= Huffman, Texas =

Unincorporated community in Harris County, Texas, United States

Huffman is an unincorporated community of northeastern Harris County, Texas, United States, within the Greater Houston metropolitan area.

==Location==
The Huffman community is centered on Farm to Market Roads 2100 and 1960, 25 mi northeast of Downtown Houston in the Piney Woods of southeastern Texas. David Huffman, a native of Louisiana, came to Texas to fight against Mexico during the Texas Revolution.

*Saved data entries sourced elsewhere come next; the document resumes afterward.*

## src/rtl/wstfd_pkg.sv

```systemverilog
// Shared types and constants for the WebSocket text frame deframer.
package wstfd_pkg;

  typedef enum logic [2:0] {
    PH_FIRST = 3'd0,
    PH_LEN   = 3'd1,
    PH_MASK  = 3'd2,
    PH_DATA  = 3'd3,
    PH_SKIP  = 3'd4
  } phase_t;

  typedef enum logic [1:0] {
    KIND_DATA   = 2'd0,
    KIND_DONE   = 2'd1,
    KIND_REJECT = 2'd2
  } kind_t;

  localparam logic [7:0] FIN_MASK    = 8'h80;
  localparam logic [7:0] OPCODE_MASK = 8'h0F;
  localparam logic [7:0] OPCODE_TEXT = 8'h01;
  localparam logic [7:0] LEN_MASK    = 8'h7F;

  localparam int QDEPTH   = 4;
  localparam int QADDR_W  = $clog2(QDEPTH);
  localparam int QCOUNT_W = $clog2(QDEPTH + 1);

  typedef struct packed {
    kind_t       kind;
    logic [7:0]  data;
    logic [7:0]  key;
    logic        last;
    logic [6:0]  length;
  } cmd_t;

endpackage

```

## src/rtl/wstfd_front.sv

```systemverilog
// Header parser that classifies each received byte and issues output commands.
module wstfd_front #(
  parameter int MAX_SHORT_LENGTH = 125
) (
  input  logic              clk,
  input  logic              rst,
  input  logic              in_valid,
  input  logic              in_accept,
  input  logic [7:0]        in_byte,
  input  logic              in_last,
  output logic              cmd_push,
  output wstfd_pkg::cmd_t   cmd
);

  localparam logic [6:0] LenMax = 7'(MAX_SHORT_LENGTH);

  wstfd_pkg::phase_t phase, phase_next;
  logic [7:0] key_bytes [4];
  logic [6:0] declared_length, declared_length_next;
  logic [6:0] payload_index, payload_index_next;
  logic [1:0] header_index, header_index_next;
  logic       key_write;
  logic [6:0] len_field;
  logic       fin;

  assign len_field = in_byte[6:0] & wstfd_pkg::LEN_MASK[6:0];
  assign fin = ({1'b0, payload_index} + 8'd1) >= {1'b0, declared_length};

  always_ff @(posedge clk) begin
    if (rst) begin
      phase           <= wstfd_pkg::PH_FIRST;
      declared_length <= '0;
      payload_index   <= '0;
      header_index    <= '0;
    end else begin
      phase           <= phase_next;
      declared_length <= declared_length_next;
      payload_index   <= payload_index_next;
      header_index    <= header_index_next;
    end
  end

  always_ff @(posedge clk) begin
    if (key_write) begin
      key_bytes[header_index] <= in_byte;
    end
  end

  always_comb begin
    wstfd_pkg::phase_t next;
    next                 = phase;
    phase_next           = phase;
    declared_length_next = declared_length;
    payload_index_next   = payload_index;
    header_index_next    = header_index;
    key_write            = 1'b0;
    cmd_push             = 1'b0;
    cmd.kind             = wstfd_pkg::KIND_REJECT;
    cmd.data             = '0;
    cmd.key              = '0;
    cmd.last             = 1'b1;
    cmd.length           = '0;
    if (in_valid && in_accept) begin
      case (phase)
        wstfd_pkg::PH_LEN: begin
          if (len_field > LenMax || in_last) begin
            cmd_push = 1'b1;
            next     = wstfd_pkg::PH_SKIP;
          end else begin
            declared_length_next = len_field;
            header_index_next    = '0;
            next                 = wstfd_pkg::PH_MASK;
          end
        end
        wstfd_pkg::PH_MASK: begin
          key_write = 1'b1;
          if (header_index == 2'd3) begin
            payload_index_next = '0;
            if (declared_length == '0) begin
              cmd_push = 1'b1;
              cmd.kind = wstfd_pkg::KIND_DONE;
              next     = wstfd_pkg::PH_SKIP;
            end else if (in_last) begin
              cmd_push = 1'b1;
              next     = wstfd_pkg::PH_SKIP;
            end else begin
              next = wstfd_pkg::PH_DATA;
            end
          end else if (in_last) begin
            cmd_push = 1'b1;
            next     = wstfd_pkg::PH_SKIP;
          end else begin
            header_index_next = header_index + 2'd1;
            next              = wstfd_pkg::PH_MASK;
          end
        end
        wstfd_pkg::PH_DATA: begin
          cmd_push = 1'b1;
          if (in_last && !fin) begin
            next = wstfd_pkg::PH_SKIP;
          end else begin
            cmd.kind           = wstfd_pkg::KIND_DATA;
            cmd.data           = in_byte;
            cmd.key            = key_bytes[payload_index[1:0]];
            cmd.last           = fin;
            cmd.length         = declared_length;
            payload_index_next = payload_index + 7'd1;
            next               = fin ? wstfd_pkg::PH_SKIP : wstfd_pkg::PH_DATA;
          end
        end
        wstfd_pkg::PH_SKIP: begin
          next = wstfd_pkg::PH_SKIP;
        end
        default: begin
          if ((in_byte & wstfd_pkg::FIN_MASK) == wstfd_pkg::FIN_MASK &&
              (in_byte & wstfd_pkg::OPCODE_MASK) == wstfd_pkg::OPCODE_TEXT &&
              !in_last) begin
            next = wstfd_pkg::PH_LEN;
          end else begin
            cmd_push = 1'b1;
            next     = wstfd_pkg::PH_SKIP;
          end
        end
      endcase
      phase_next = in_last ? wstfd_pkg::PH_FIRST : next;
    end
  end

endmodule

```

## src/rtl/wstfd_queue.sv

```systemverilog
// Short command queue between the header parser and the output stage.
module wstfd_queue (
  input  logic              clk,
  input  logic              rst,
  input  logic              push,
  input  wstfd_pkg::cmd_t   push_cmd,
  input  logic              pop,
  output wstfd_pkg::cmd_t   head,
  output logic              empty,
  output logic              full
);

  wstfd_pkg::cmd_t entries [wstfd_pkg::QDEPTH];
  logic [wstfd_pkg::QADDR_W-1:0]  wr_ptr;
  logic [wstfd_pkg::QADDR_W-1:0]  rd_ptr;
  logic [wstfd_pkg::QCOUNT_W-1:0] count;
  logic do_push;
  logic do_pop;

  assign empty   = (count == '0);
  assign full    = (count == wstfd_pkg::QCOUNT_W'(wstfd_pkg::QDEPTH));
  assign do_push = push && !full;
  assign do_pop  = pop && !empty;
  assign head    = entries[rd_ptr];

  always_ff @(posedge clk) begin
    if (rst) begin
      wr_ptr <= '0;
      rd_ptr <= '0;
      count  <= '0;
    end else begin
      if (do_push) begin
        wr_ptr <= wr_ptr + 1'b1;
      end
      if (do_pop) begin
        rd_ptr <= rd_ptr + 1'b1;
      end
      case ({do_push, do_pop})
        2'b10:   count <= count + 1'b1;
        2'b01:   count <= count - 1'b1;
        default: count <= count;
      endcase
    end
  end

  always_ff @(posedge clk) begin
    if (do_push) begin
      entries[wr_ptr] <= push_cmd;
    end
  end

endmodule

```

## src/rtl/wstfd_back.sv

```systemverilog
// Output stage that unmasks payload bytes and holds each result beat.
module wstfd_back (
  input  logic              clk,
  input  logic              rst,
  input  wstfd_pkg::cmd_t   head,
  input  logic              empty,
  output logic              pop,
  output logic              out_valid,
  input  logic              out_ready,
  output logic [1:0]        out_kind,
  output logic [7:0]        out_byte,
  output logic              out_end,
  output logic [6:0]        out_length
);

  logic load;

  assign load = !empty && (!out_valid || out_ready);
  assign pop  = load;

  always_ff @(posedge clk) begin
    if (rst) begin
      out_valid <= 1'b0;
    end else if (load) begin
      out_valid <= 1'b1;
    end else if (out_ready) begin
      out_valid <= 1'b0;
    end
  end

  always_ff @(posedge clk) begin
    if (load) begin
      out_kind   <= head.kind;
      out_byte   <= head.data ^ head.key;
      out_end    <= head.last;
      out_length <= head.length;
    end
  end

endmodule

```

## src/rtl/websocket_text_frame_deframer_core.sv

```systemverilog
// Top level of the WebSocket text frame deframer.
// The block takes one beat per cycle on the slave side and checks the text
// frame header, stores the four mask bytes and returns each payload byte
// unmasked; an empty frame gives one completion beat and a bad header or a
// chunk that ends early gives one rejection beat. A result passes through a
// four-entry command queue and an output register, and the input keeps flowing
// at one beat per cycle until that queue fills while the master side stalls.
module websocket_text_frame_deframer_core #(
  parameter int MAX_SHORT_LENGTH = 125
) (
  input  logic        clk,
  input  logic        rst,
  input  logic        s_tvalid,
  output logic        s_tready,
  input  logic [7:0]  s_tdata,  // [7:0] in_byte
  input  logic        s_tlast,
  output logic        m_tvalid,
  input  logic        m_tready,
  output logic [15:0] m_tdata,  // [7:0] out_byte, [14:8] out_length, [15] zero
  output logic        m_tlast,
  output logic [1:0]  m_tuser   // [1:0] out_kind
);

  wstfd_pkg::cmd_t cmd;
  wstfd_pkg::cmd_t head;
  logic cmd_push;
  logic q_empty;
  logic q_full;
  logic q_pop;
  logic [7:0] out_byte;
  logic [6:0] out_length;

  assign s_tready = !q_full;

  wstfd_front #(
    .MAX_SHORT_LENGTH(MAX_SHORT_LENGTH)
  ) u_front (
    .clk       (clk),
    .rst       (rst),
    .in_valid  (s_tvalid),
    .in_accept (s_tready),
    .in_byte   (s_tdata),
    .in_last   (s_tlast),
    .cmd_push  (cmd_push),
    .cmd       (cmd)
  );

  wstfd_queue u_queue (
    .clk      (clk),
    .rst      (rst),
    .push     (cmd_push),
    .push_cmd (cmd),
    .pop      (q_pop),
    .head     (head),
    .empty    (q_empty),
    .full     (q_full)
  );

  wstfd_back u_back (
    .clk        (clk),
    .rst        (rst),
    .head       (head),
    .empty      (q_empty),
    .pop        (q_pop),
    .out_valid  (m_tvalid),
    .out_ready  (m_tready),
    .out_kind   (m_tuser),
    .out_byte   (out_byte),
    .out_end    (m_tlast),
    .out_length (out_length)
  );

  assign m_tdata = {1'b0, out_length, out_byte};

endmodule

```

## config.mk

```make
export PLATFORM = sky130hd
export DESIGN_NAME = websocket_text_frame_deframer_core
export DESIGN_NICKNAME = d
export VERILOG_FILES = /design/src/rtl/wstfd_pkg.sv /design/src/rtl/wstfd_front.sv /design/src/rtl/wstfd_queue.sv /design/src/rtl/wstfd_back.sv /design/src/rtl/websocket_text_frame_deframer_core.sv
export SDC_FILE = /design/constraint.sdc
export NUM_CORES = 1
export LEC_CHECK = 0
export BUFFER_PORTS_ARGS = -buffer_cell sky130_fd_sc_hd__buf_2
export CAP_MARGIN = 0
export CORE_MARGIN = 10
export CORE_UTILIZATION = 63
export CTS_BUF_LIST = sky130_fd_sc_hd__clkbuf_8
export DETAILED_ROUTE_END_ITERATION = 8
export HOLD_SLACK_MARGIN = 0.06
export PLACE_DENSITY = 0.87
export SETUP_SLACK_MARGIN = 0.02
export SYNTH_ARGS = -nofsm -noshare
export SYNTH_HDL_FRONTEND = slang
export SYNTH_SLANG_ARGS = --single-unit
```

## constraint.sdc

```tcl
create_clock -name clk -period 4.3 [get_ports clk]
set_clock_uncertainty 0.2 [all_clocks]
set_input_delay 0.645 -clock clk [delete_from_list [all_inputs] [get_ports clk]]
set_output_delay 0.645 -clock clk [all_outputs]
set_load 0.01 [all_outputs]
```

==> results of run 1 <==
-- metal layers --
layer	track usage, %	share of wire [%]
met4	5.42	1.3
met5	0	0
met2	27.2	50
met1	20.9	43
met3	5.23	6.1
-- flip-flops by register name, indices dropped and copies added (netlist names), 2 cells and up, named ones only --
| name | flops |
|---|---|
| u_front.declared_length | 7 |
| u_front.phase | 3 |
| u_front.key_bytes | 32 |
| u_queue.count | 3 |
| u_back.out_kind | 2 |
| u_queue.wr_ptr | 2 |
| u_queue.rd_ptr | 2 |
| u_front.header_index | 2 |
| u_queue.entries | 104 |
| u_front.payload_index | 7 |
| u_back.out_length | 7 |
| u_back.out_byte | 8 |
-- power by group through the flow --
stage / sequential, W / combinational (W) / clock [W]
global route: 0.00231 / 0.000803 / 0.00116
detailed placement: 0.00233 / 0.000741 / 0
global placement: 0.00232 / 0.000714 / 0
floorplan: 0.00235 / 0.000467 / 0
CTS: 0.00229 / 0.000745 / 0.00109
finish: 0.00229 / 0.000724 / 0.00106
-- cells in the final DEF (no fill, tap or decap), types with 5 or more instances in the layout --
| cell type | count |
|---|---|
| a21oi_1 | 9 |
| and2_1 | 23 |
| and2_2 | 5 |
| and3_1 | 6 |
| buf_2 | 32 |
| clkbuf_8 | 19 |
| clkinvlp_4 | 7 |
| dfxtp_1 | 31 |
| edfxtp_1 | 154 |
| ha_1 | 17 |
| inv_1 | 21 |
| mux2i_1 | 8 |
| mux4_2 | 26 |
| nand2_1 | 17 |
| nor2_1 | 26 |
| nor3_1 | 6 |
| o21ai_0 | 6 |
| xnor2_1 | 5 |
| xor2_1 | 38 |
-- cell families (layout without fill, tap and decap cells) --
family	after synthesis	count (layout)
buffers and inverters	34	85
AO/OA/AOI/OAI	41	41
flip-flops	185	185
multiplexers	34	34
AND/OR/NAND/NOR	107	107
other	1	1
XOR/XNOR	43	43
adder cells (fa/ha/maj)	19	19
-- through the flow --
| stage | setup WS (ps) | area, um2 | std cells | hold slack, ps |
|---|---|---|---|---|
| 3_5_place_dp | 1030 | 7890 | 630 | 294 |
| 4_1_cts | 997 | 8260 | 662 | 243 |
| 2_1_floorplan | 935 | 7610 | 464 | 265 |
| 6_report | 966 | 8260 | 662 | 268 |
| 5_1_grt | 739 | 8260 | 662 | 251 |
| 3_3_place_gp | 1160 | 7890 | 630 | 260 |
-- path summary, 6_finish.rpt --
kind	startpoint	to	slack (ps)	cells past startpoint
setup / recovery	u_front.payload_index[0]$_SDFFE_PP0N_	flop	970	10
hold / removal	s_tdata[0]	u_front.key_bytes[0][0]$_DFFE_PP_	270	1
setup reg to reg	u_front.payload_index[0]$_SDFFE_PP0N_	flop	970	10
hold reg to reg	u_front.header_index[1]$_SDFFE_PP0P_	u_front.header_index[1]$_SDFFE_PP0P_	300	2
-- layout make-up --
class / instances / area (um2)
flip-flops and latches: 185 / 5250
fillers: 755 / 3660
multi-input cells: 245 / 2210
clock buffers: 19 / 262
well taps: 147 / 184
repair buffers: 34 / 175
clock inverters: 13 / 108
inverters: 19 / 71.3
==> out/qor.yml, run 1 <==
status:
  outcome: "finished, final reports clean"
place:
  io_buffers: 32
  dp_hpwl_um: 8810
  gp_congestion: 0.923
power_and_ir_drop:
  clkPwrFrac_pct: 26.1
  power_w: 0.00407
  seqPwrFrac_pct: 56.1
  pwr-share-comb_pct: 17.8
  peakVddDrop_mv: 0.260
  power.switching_w: 0.00108
  sw_frac_of_total_pct: 26.5
  p_leak_nw: 2.97
  power.density_nw_per_um2: 494
  intPower_w: 0.00300
logic_synthesis:
  synth_edf_count: 154
  syn_area_per_cell_um2: 16.4
  synth_area_leader_cell: "edfxtp_1"
  syn_area_um2: 7610
  synth-simple-area-share_pct: 8.01
  synthArstFlopShare_pct: 0
  synth-seq-area-share_pct: 69.0
  synth_top_area_share_pct: 60.8
  synthXorXnorAreaFrac_pct: 4.95
  synth_compound_area_share_pct: 4.06
  synthCells: 464
  synthTopCellsByArea: "edfxtp_1 61%, dfxtp_1 8.2%, mux4_2 7.7%"
  synth-warning-count: 0
  synthTopCellsByCount: "154 x edfxtp_1, 38 x xor2_1, 31 x dfxtp_1"
  synth_top_family_by_area: "multiplexers"
  synth_cell_type_count: 57
  ys_ff_latch: 185
  yosysMostFrequentCell: "edfxtp_1"
  synth-adder-area-share_pct: 3.19
  synth-main-ff-cell: "edfxtp_1"
  synthMuxAreaShare_pct: 8.75
  syn_nets: 495
clock_tree:
  cts_buffers: 17
  clock-root-buffer: "clkbuf_8"
  cts-hold-fix-buffers: 0
  clk_latency_ps: 450
  cts_tree: "yes"
  post_cts_buffers: 0
  clock_path_buffers: 2
  post_cts_resize_count: 0
  cts_sinks: 185
  clk_pin_slew_ps: 90
  cts_htree_levels: 4
setup_path:
  critPathMaxStageDelay_ps: 520
  crit_path_end_kind: "flop"
  path_max_fanout: 9
  cp_slowest_cell: "nor4_4"
  critical_path_required_ps: 4430
  cp.arrival_ps: 3460
  crit_buf_inv: 0
  path_cells: "ha_1 -> nand3_1 -> nor2_1 -> xor2_1 -> ha_1 -> a21oi_1 -> o21ai_0 -> nor4_4 -> nor2_1 -> a211oi_1"
  cp_top_family: "simple AND/OR/NAND/NOR gates"
  worstSetupStartpointType: "flop"
  critical_path_class: "reg2reg"
timing:
  fin_setup_tns_ps: 0
  rsz0062_at_grt: "false"
  timing.fmax_mhz: 300
  drv_slew: 0
  min_period_ps: 3330
  hold_viol_final: 0
  finalSetupViolCount: 0
  period_share_pct: 77.5
  relSlewSlack_pct: 38.0
  tightest_slew_ps: 928
finish:
  drive_gt1_share_pct: 20.8
  syn_to_final_growth_pct: 8.54
  postLayoutCoreUtil_pct: 69.3
  diodes: 0
  fin_nets: 533
drt:
  drt_iter0_drc: 288
  wire_per_inst_um: 19.9
  drt-total-wl_um: 13200
  drcViolationCount: 0
  vias_per_cell: 5.93
  drtAntennaViolNets: 0
  dr.pass1.iters: 4
  via_count: 3928
global_routing:
  grt_max_degree: 27
  antenna_found_initial: 0
  grt_overflow: 0
  grt_pass1_wl_um: 21300
  grt_pass1_vias: 4121
  groute.usage.overall_pct: 16.7
floorplan:
  core_area_um2: 11900
  die-area_um2: 16900
  die_h_um: 130
  dieWidth_um: 130
  rows: 40
  io-pin-count: 34
  start_util_pct: 63.9
job:
  cap_violations: 0
min_path:
  hold_class: "in2reg"
Note: power is estimated with default switching activity, not from simulation.
==> run 2, diff against run 1 <==
--- a/config.mk
+++ b/config.mk
@@ -8,11 +8,11 @@
 export BUFFER_PORTS_ARGS = -buffer_cell sky130_fd_sc_hd__buf_2
 export CAP_MARGIN = 0
 export CORE_MARGIN = 10
-export CORE_UTILIZATION = 63
+export CORE_UTILIZATION = 57
 export CTS_BUF_LIST = sky130_fd_sc_hd__clkbuf_8
 export DETAILED_ROUTE_END_ITERATION = 8
 export HOLD_SLACK_MARGIN = 0.06
-export PLACE_DENSITY = 0.87
+export PLACE_DENSITY = 0.84
 export SETUP_SLACK_MARGIN = 0.02
 export SYNTH_ARGS = -nofsm -noshare
 export SYNTH_HDL_FRONTEND = slang
==> constraint.sdc (replaced) <==
create_clock -name clk -period 3 [get_ports clk]
set_clock_uncertainty 0.2 [all_clocks]
set_input_delay 0.45 -clock clk [delete_from_list [all_inputs] [get_ports clk]]
set_output_delay 0.45 -clock clk [all_outputs]
set_load 0.01 [all_outputs]
==> out/qor.yml, run 2 (same netlist as run 1, synthesis figures left out) <==
clock_tree:
  cts_htree_levels: 4  # unchanged
  clk_pin_slew_ps: 90  # about the same
  clock-root-buffer: "clkbuf_8"  # unchanged
  cts_tree: "yes"  # unchanged
  cts_buffers: 17  # unchanged
  cts_sinks: 185  # unchanged
  clk_latency_ps: 460  # was 450 ps
  clock_path_buffers: 2  # unchanged
setup_path:
  r2r_setup_slack_ps: 130  # was 970 ps
  critical_path_class: "reg2reg"  # unchanged
  crit_start: "u_front.declared_length[5]$_SDFFE_PP0P_"  # was u_front.payload_index[0]$_SDFFE_PP0N_
  worstSetupStartpointType: "flop"  # unchanged
  path_max_fanout: 3  # was 9
  critical_path_required_ps: 3200  # was 4430 ps
  r2r_cells: 11  # was 10
  cp.arrival_ps: 3070  # was 3460 ps
  r2r-start: "u_front.declared_length[5]$_SDFFE_PP0P_"  # was u_front.payload_index[0]$_SDFFE_PP0N_
  crit_end: "u_queue.count[2]$_SDFFE_PP0P_"
  crit_path_end_kind: "flop"  # unchanged
  regToRegEndpoint: "u_queue.count[2]$_SDFFE_PP0P_"
power_and_ir_drop:
  power_w: 0.00592  # was 0.00407 W
  power.density_nw_per_um2: 690  # was 494 nW/um2
  seqPwrFrac_pct: 54.8  # was 56.1%
  clkPwrFrac_pct: 25.7  # was 26.1%
  sw_frac_of_total_pct: 26.4  # was 26.5%
  pwr-share-comb_pct: 19.5  # was 17.8%
  peakVddDrop_mv: 0.546  # was 0.260 mV
  intPower_w: 0.00436  # was 0.00300 W
  power.switching_w: 0.00156  # was 0.00108 W
  p_leak_nw: 3.13  # was 2.97 nW
place:
  dp_hpwl_um: 8830  # was 8810 um
  placed_cell_area_um2: 8130  # was 7890 um2
  io_buffers: 32  # unchanged
  gp_congestion: 0.872  # was 0.923
  dp.cells: 678  # was 630
drt:
  dr.pass1.iters: 5  # was 4
  drt_iter0_drc: 285  # was 288
  drtAntennaViolNets: 0  # unchanged
  wire_per_inst_um: 18.3  # was 19.9 um
  drt-total-wl_um: 13100  # was 13200 um
  vias_per_cell: 5.58  # was 5.93
  via_count: 3995  # was 3928
  drcViolationCount: 0  # unchanged
global_routing:
  groute.usage.overall_pct: 15.1  # was 16.7%
  grt_pass1_wl_um: 21500  # was 21300 um
  grt_max_degree: 27  # unchanged
  grt_overflow: 0  # unchanged
  antenna_found_initial: 0  # unchanged
  grt_pass1_vias: 4104  # was 4121
finish:
  fin_area_um2: 8580  # was 8260 um2
  fin_nets: 558  # was 533
  largest-register: "u_queue.entries"  # unchanged
  syn_to_final_growth_pct: 12.8  # was 8.54%
  layout_common_cells: "154 x edfxtp_1, 38 x xor2_1, 32 x buf_2, 26 x mux4_2, 26 x dfxtp_1"  # was 154 x edfxtp_1, 38 x xor2_1, 32 x buf_2, 31 x dfxtp_1
  postLayoutCoreUtil_pct: 65.3  # was 69.3%
  top_regs: "u_queue.entries (104), u_front.key_bytes (32), u_back.out_byte (8)"  # unchanged
  drive_gt1_share_pct: 25.9  # was 20.8%
  final_common_cell: "edfxtp_1"  # unchanged
  largest_reg_flops: 104  # unchanged
  final_cells: 716  # was 662
  diodes: 0  # unchanged
floorplan:
  core_area_um2: 13100  # was 11900 um2
  rows: 42  # was 40
  start_util_pct: 57.9  # was 63.9%
  die-area_um2: 18400  # was 16900 um2
  die_h_um: 136  # was 130 um
  io-pin-count: 34  # unchanged
  dieWidth_um: 136  # was 130 um
timing:
  rsz0062_at_grt: "true"  # was false
  min_period_ps: 2870  # was 3330 ps
  drv_slew: 0  # unchanged
  finalSetupViolCount: 0  # unchanged
  hold_ws_ps: 87.4  # was 268 ps
  hold_viol_final: 0  # unchanged
  relSlewSlack_pct: 55.1  # was 38.0%
  period_share_pct: 95.6  # was 77.5%
  timing.fmax_mhz: 349  # was 300 MHz
  tightest_slew_ps: 666  # was 928 ps
min_path:
  hold_start: "s_tdata[3]"  # was s_tdata[0]
  hold_class: "in2reg"  # unchanged
status:
  outcome: "finished, final reports clean"  # unchanged
job:
  cap_violations: 0  # unchanged
==> run 2: routing by layer <==
| layer | vias up | part of all wire [%] | GRT usage, % |
|---|---|---|---|
| met2 | 100 | 48 | 23.9 |
| met5 | - | 0 | 0 |
| met1 | 2015 | 45 | 19.7 |
| li1 | 1860 | - | - |
| met4 | 0 | 1.6 | 5.68 |
| met3 | 20 | 4.9 | 4.12 |
==> run 2: critical path, cell delays in order (launching register included) <==
cell	delay, ps
dfxtp_1	320
or4_4	560
nor4_4	320
o21ai_2	130
a211oi_4	250
inv_2	70
ha_4	170
inv_2	50
fa_2	180
xor2_1	70
or3_1	360
a21oi_2	130
==> run 2: timing repair <==
| action | CTS | global route |
|---|---|---|
| endpoints found under the setup margin | 1 | 107 |
| setup buffers | 0 | 3 |
| pin swaps | 1 | 6 |
| resized for setup | 1 | 14 |
| hold endpoints to repair | 9 | 0 |
| hold buffers | 3 | 0 |
==> run 2: layout make-up <==
type | count | area, um2
inverter | 19 | 71.3
timing repair buffer | 59 | 433
clock buffer | 19 | 262
clock inverter | 13 | 106
sequential | 185 | 5250
multi-input combinational | 245 | 2240
tap | 176 | 220
fill | 911 | 4550
==> run 2: per-stage QoR <==
| step | TNS [ps] | worst slack [ps] |
|---|---|---|
| finish | 0 | 131 |
| detailed placement | -4.61 | -4.61 |
| global placement | 0 | 152 |
| global route | -31.4 | -8.42 |
| CTS | 0 | 23.3 |
| floorplan | 0 | 118 |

In the early years, the economy was driven by farming with primary crops being cotton, rice, and corn as well as ranching and logging. A post office was established in the community in 1888, and two blacksmith shops were operating by 1892. The Beaumont, Sour Lake and Western Railway came through the community in the early 1900s. By 1914, the town reported two general stores and a population of 250. The construction and operation of the Sinclair Oil pump station in 1921 added to the economy. The 1936, the county highway map showed a church and cemetery at the townsite. In 1953, Lake Houston was opened as a water reservoir serving the City of Houston and serves as a recreational lake in the area today with boating, water skiing, jetting, fishing, and sailing.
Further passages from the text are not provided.